# Franco Kernel Settings



## Pleirosei (Jul 8, 2011)

What kind of settings are people running using Franco's nightlies? I see a lot, and I mean a lot of people getting good battery life with them and I am wondering what settings people are running, governors, voltage, schedulers, etc.. and of course which ROM.

Thanks.


----------



## Gil Smash (Jul 22, 2011)

I'm using 1350 Max 700 min, hot plug enabled, conservative governor, and the voltages from apex kernel. I get great battery life and performance.

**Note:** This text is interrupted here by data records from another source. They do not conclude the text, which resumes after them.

<file path="config.mk">
export PLATFORM = sky130hd
export DESIGN_NAME = marker_row_tracker
export DESIGN_NICKNAME = d
export VERILOG_FILES = /design/src/rtl/marker_row_tracker.sv
export SDC_FILE = /design/constraint.sdc
export NUM_CORES = 1
export LEC_CHECK = 0
export CORE_UTILIZATION = 50
export CTS_CLUSTER_SIZE = 12
export DETAILED_ROUTE_END_ITERATION = 7
export PLACE_DENSITY = 0.67
export SLEW_MARGIN = 10
export SYNTH_ARGS = -nofsm -noshare
export SYNTH_HDL_FRONTEND = slang
export SYNTH_SLANG_ARGS = --single-unit
</file>
<file path="constraint.sdc">
create_clock -name clk_in -period 10.28 [get_ports clk_in]
set_clock_uncertainty 0.15 [all_clocks]
set_input_delay 3.084 -clock clk_in [delete_from_list [all_inputs] [get_ports clk_in]]
set_output_delay 3.084 -clock clk_in [all_outputs]
set_load 0.05 [all_outputs]
</file>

Sent from my Galaxy Nexus using RootzWiki


----------



## shanimal92 (Dec 21, 2011)

Up until 2 hours ago i ran just 700/1200 conservative with hotplug and i really good battery life. someone told me to download No Frills and chnage the i/o schedular to Deadline, but i didnt notice a BIG smoothness difference so i changed back w/ Franco 14.4 and AKOP 21 i get 6500 antutu with 1200max, and 7000 with 1350max. pretty goot imo


----------



## NatemZ (Jun 13, 2011)

Just keep default settings and turn on hotplug.


----------



## GeekMcLeod (Jan 10, 2012)

Read my signature for the ROM used. I have been getting more than a days worth of battery life and it is awesome.

GSM Galaxy Nexus -- AOKP21 -- franco.Kernel14.4


----------



## NatemZ (Jun 13, 2011)

GeekMcLeod said:


> Read my signature for the ROM used. I have been getting more than a days worth of battery life and it is awesome.
> 
> GSM Galaxy Nexus -- AOKP21 -- franco.Kernel14.4


Cmon now! Lets see some screen on time. I could get 2 days if i left data off and never turned on my screen.


----------



## zeuswsu (Jun 23, 2011)

Natemz said:


> Just keep default settings and turn on hotplug.


Yeperdoodle. That's all I do and I actually find it snappier then if you overclock to 1350

Edit: That might just be because my phone sucks though....but I know Francisco tweaked his kernal to go between the 700 and 1200 slots exclusively, so any tweaking of that can give some weird results. I used to have it at 350-1350 since that seems like the optimal settings for most kernals but I found it much worse for performance/battery life. Now I just let Franco do his thing and trust whatever settings he sets.


----------



## NatemZ (Jun 13, 2011)

zeuswsu said:


> Yeperdoodle. That's all I do and I actually find it snappier then if you overclock to 1350


Overclocking doesnt do much IMO


----------



## Pleirosei (Jul 8, 2011)

Thanks guys for your responses. I really appreciate it. Going to give his latest build a try with the default settings and hot plug with this tranquil ice rom. Thanks guys .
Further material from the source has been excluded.